Saved data entries
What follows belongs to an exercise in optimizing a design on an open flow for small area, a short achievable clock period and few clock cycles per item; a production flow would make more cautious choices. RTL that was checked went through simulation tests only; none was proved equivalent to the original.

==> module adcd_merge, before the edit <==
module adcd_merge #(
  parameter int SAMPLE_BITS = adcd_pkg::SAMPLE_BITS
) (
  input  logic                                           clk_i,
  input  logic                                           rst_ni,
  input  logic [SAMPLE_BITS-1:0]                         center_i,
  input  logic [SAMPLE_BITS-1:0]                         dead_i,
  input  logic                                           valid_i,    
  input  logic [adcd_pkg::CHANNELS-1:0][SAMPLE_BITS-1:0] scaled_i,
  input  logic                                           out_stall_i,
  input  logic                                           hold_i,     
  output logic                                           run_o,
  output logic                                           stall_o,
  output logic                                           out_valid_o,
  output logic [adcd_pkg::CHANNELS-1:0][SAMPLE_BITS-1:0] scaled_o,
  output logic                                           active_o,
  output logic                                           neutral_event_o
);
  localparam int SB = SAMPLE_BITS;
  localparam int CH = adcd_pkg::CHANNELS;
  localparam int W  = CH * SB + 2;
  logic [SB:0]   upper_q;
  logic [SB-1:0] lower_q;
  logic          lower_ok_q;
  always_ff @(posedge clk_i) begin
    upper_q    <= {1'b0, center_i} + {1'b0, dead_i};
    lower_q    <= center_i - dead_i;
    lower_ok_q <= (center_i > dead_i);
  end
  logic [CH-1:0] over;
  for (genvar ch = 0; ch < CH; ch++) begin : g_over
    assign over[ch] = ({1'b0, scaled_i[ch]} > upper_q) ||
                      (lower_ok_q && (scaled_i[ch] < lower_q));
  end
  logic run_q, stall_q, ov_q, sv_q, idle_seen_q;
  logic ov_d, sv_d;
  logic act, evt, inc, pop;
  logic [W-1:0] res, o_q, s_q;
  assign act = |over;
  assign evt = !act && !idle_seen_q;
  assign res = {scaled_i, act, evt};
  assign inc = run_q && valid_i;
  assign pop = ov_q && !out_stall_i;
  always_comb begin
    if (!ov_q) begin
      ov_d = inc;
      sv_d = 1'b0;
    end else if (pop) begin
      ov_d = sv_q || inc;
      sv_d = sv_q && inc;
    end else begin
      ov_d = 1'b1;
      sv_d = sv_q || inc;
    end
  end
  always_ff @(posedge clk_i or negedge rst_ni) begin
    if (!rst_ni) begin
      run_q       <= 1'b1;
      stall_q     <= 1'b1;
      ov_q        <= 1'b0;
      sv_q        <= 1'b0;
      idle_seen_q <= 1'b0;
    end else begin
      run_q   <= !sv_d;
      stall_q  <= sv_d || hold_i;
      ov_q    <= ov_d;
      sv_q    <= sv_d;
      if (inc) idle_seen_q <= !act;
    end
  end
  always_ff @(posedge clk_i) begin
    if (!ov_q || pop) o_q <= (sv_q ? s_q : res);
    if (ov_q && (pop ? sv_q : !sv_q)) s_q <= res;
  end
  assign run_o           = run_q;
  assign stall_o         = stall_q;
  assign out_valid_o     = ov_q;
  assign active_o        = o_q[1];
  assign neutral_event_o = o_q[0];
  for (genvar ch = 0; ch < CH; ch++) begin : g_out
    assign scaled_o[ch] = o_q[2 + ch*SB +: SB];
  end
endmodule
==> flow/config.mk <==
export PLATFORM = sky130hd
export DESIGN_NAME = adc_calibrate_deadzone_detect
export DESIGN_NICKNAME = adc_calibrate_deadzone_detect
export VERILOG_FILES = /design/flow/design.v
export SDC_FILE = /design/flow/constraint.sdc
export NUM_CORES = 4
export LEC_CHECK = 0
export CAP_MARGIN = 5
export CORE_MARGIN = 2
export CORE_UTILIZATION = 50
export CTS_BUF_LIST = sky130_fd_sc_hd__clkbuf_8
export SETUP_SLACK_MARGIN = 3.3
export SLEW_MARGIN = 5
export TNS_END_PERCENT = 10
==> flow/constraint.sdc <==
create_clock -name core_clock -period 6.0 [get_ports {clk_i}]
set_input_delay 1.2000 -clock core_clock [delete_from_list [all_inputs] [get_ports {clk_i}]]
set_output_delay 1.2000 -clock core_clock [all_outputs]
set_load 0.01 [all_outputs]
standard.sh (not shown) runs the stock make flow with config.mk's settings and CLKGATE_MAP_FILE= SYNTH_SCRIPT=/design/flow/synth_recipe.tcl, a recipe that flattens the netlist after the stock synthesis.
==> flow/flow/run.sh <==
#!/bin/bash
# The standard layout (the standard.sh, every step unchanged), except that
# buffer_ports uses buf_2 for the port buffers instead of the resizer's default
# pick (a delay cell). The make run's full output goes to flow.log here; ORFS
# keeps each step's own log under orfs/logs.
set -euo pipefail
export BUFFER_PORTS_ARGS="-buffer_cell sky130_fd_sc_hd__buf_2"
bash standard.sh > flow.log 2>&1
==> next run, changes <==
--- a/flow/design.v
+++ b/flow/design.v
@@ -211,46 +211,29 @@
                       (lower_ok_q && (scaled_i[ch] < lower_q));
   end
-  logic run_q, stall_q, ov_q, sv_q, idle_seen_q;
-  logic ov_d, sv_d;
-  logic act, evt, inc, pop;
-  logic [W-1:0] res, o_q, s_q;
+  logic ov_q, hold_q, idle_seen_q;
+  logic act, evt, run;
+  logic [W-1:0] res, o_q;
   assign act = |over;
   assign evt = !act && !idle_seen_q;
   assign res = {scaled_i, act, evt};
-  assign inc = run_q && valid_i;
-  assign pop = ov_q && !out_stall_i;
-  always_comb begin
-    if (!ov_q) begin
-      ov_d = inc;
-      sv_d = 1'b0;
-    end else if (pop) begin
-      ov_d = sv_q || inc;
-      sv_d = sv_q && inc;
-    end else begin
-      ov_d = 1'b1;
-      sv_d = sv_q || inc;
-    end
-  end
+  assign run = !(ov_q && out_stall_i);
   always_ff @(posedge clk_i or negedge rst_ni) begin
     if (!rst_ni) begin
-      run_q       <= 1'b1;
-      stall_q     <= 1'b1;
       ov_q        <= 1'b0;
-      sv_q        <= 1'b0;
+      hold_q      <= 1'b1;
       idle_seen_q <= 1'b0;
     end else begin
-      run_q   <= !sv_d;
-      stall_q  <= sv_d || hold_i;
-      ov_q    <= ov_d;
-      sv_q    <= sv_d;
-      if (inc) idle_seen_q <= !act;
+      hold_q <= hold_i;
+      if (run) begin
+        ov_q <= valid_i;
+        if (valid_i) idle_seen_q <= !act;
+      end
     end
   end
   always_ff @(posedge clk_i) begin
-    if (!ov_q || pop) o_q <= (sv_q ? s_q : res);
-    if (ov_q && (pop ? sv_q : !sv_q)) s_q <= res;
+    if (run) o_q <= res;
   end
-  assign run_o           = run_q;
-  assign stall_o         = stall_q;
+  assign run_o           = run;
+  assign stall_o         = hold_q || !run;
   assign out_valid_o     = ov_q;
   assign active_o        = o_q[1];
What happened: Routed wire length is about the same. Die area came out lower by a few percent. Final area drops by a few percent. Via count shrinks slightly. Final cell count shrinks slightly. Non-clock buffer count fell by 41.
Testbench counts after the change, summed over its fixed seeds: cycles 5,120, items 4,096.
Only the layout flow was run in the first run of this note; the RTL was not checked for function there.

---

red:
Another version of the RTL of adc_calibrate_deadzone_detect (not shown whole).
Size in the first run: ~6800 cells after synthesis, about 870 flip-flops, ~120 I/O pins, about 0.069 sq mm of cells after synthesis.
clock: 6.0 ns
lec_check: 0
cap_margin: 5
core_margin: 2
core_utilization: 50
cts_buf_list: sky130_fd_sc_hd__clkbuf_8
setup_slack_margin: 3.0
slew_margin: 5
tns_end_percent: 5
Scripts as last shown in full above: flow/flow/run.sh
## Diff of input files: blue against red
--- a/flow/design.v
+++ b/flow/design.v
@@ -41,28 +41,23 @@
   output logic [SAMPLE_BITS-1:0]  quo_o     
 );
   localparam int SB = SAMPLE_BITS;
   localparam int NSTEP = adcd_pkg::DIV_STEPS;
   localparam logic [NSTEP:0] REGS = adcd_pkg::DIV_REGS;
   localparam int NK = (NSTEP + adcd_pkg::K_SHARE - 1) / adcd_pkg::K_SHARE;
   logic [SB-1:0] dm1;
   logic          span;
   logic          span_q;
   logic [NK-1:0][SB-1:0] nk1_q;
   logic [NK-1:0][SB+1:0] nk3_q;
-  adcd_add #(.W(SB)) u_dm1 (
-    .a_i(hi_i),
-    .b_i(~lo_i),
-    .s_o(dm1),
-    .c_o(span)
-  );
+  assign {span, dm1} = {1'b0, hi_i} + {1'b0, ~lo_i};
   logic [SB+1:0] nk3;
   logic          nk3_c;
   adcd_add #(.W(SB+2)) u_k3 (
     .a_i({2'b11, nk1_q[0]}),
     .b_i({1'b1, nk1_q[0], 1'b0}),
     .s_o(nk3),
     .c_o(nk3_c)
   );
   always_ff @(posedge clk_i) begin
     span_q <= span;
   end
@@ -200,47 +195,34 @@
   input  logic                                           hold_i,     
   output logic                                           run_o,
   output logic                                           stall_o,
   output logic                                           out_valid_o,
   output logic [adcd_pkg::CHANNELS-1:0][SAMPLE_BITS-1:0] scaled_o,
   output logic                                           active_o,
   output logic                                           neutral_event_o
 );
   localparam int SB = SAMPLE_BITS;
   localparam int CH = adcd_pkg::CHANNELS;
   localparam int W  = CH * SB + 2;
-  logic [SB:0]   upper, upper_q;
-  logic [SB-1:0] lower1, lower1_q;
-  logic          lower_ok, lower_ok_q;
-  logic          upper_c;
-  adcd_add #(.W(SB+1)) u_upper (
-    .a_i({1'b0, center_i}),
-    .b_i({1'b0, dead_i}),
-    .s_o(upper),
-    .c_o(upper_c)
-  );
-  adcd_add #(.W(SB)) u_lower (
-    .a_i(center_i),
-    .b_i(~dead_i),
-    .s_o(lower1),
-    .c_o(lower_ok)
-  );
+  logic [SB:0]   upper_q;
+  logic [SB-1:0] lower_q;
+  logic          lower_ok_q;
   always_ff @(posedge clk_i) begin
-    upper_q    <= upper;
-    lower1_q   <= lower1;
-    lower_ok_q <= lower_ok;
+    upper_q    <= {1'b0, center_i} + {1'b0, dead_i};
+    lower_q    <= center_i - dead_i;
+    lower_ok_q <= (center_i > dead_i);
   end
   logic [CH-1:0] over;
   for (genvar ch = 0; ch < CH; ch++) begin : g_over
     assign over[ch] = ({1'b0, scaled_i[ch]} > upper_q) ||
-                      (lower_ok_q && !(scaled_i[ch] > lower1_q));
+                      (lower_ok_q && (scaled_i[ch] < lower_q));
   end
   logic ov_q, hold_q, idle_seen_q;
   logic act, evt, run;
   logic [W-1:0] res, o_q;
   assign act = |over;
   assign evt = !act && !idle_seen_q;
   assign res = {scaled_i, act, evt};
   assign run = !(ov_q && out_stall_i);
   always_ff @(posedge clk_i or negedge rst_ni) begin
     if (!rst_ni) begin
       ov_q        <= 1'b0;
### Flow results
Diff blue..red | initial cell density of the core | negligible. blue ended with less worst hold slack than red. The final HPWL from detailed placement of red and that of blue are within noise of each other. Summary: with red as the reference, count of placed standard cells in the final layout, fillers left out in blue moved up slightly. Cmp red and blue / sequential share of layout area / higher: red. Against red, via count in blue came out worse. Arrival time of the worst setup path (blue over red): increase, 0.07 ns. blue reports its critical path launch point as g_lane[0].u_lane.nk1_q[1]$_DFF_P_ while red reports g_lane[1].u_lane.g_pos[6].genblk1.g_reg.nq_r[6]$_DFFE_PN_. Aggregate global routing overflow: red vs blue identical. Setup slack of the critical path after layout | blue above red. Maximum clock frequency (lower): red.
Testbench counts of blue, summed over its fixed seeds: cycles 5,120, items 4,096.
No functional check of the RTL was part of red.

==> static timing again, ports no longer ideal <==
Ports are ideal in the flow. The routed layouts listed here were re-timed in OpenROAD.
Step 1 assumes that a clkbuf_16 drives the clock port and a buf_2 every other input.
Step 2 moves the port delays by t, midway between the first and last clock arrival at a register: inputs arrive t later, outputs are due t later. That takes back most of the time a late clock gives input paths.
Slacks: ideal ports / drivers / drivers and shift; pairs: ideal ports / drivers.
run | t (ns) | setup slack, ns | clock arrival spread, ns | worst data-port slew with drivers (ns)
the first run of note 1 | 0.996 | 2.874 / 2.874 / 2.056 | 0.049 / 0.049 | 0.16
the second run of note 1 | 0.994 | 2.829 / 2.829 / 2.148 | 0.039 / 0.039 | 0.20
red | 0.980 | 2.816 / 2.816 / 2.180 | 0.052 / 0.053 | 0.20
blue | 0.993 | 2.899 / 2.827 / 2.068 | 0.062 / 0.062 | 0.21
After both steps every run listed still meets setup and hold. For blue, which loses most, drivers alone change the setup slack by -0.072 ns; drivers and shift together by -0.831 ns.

• Activity:
Begin with the first line of the data above and, please, print each line exactly until you have printed the line containing "module adcd_merge, before"; print nothing else.

• Task response:
What follows belongs to an exercise in optimizing a design on an open flow for small area, a short achievable clock period and few clock cycles per item; a production flow would make more cautious choices. RTL that was checked went through simulation tests only; none was proved equivalent to the original.

==> module adcd_merge, before the edit <==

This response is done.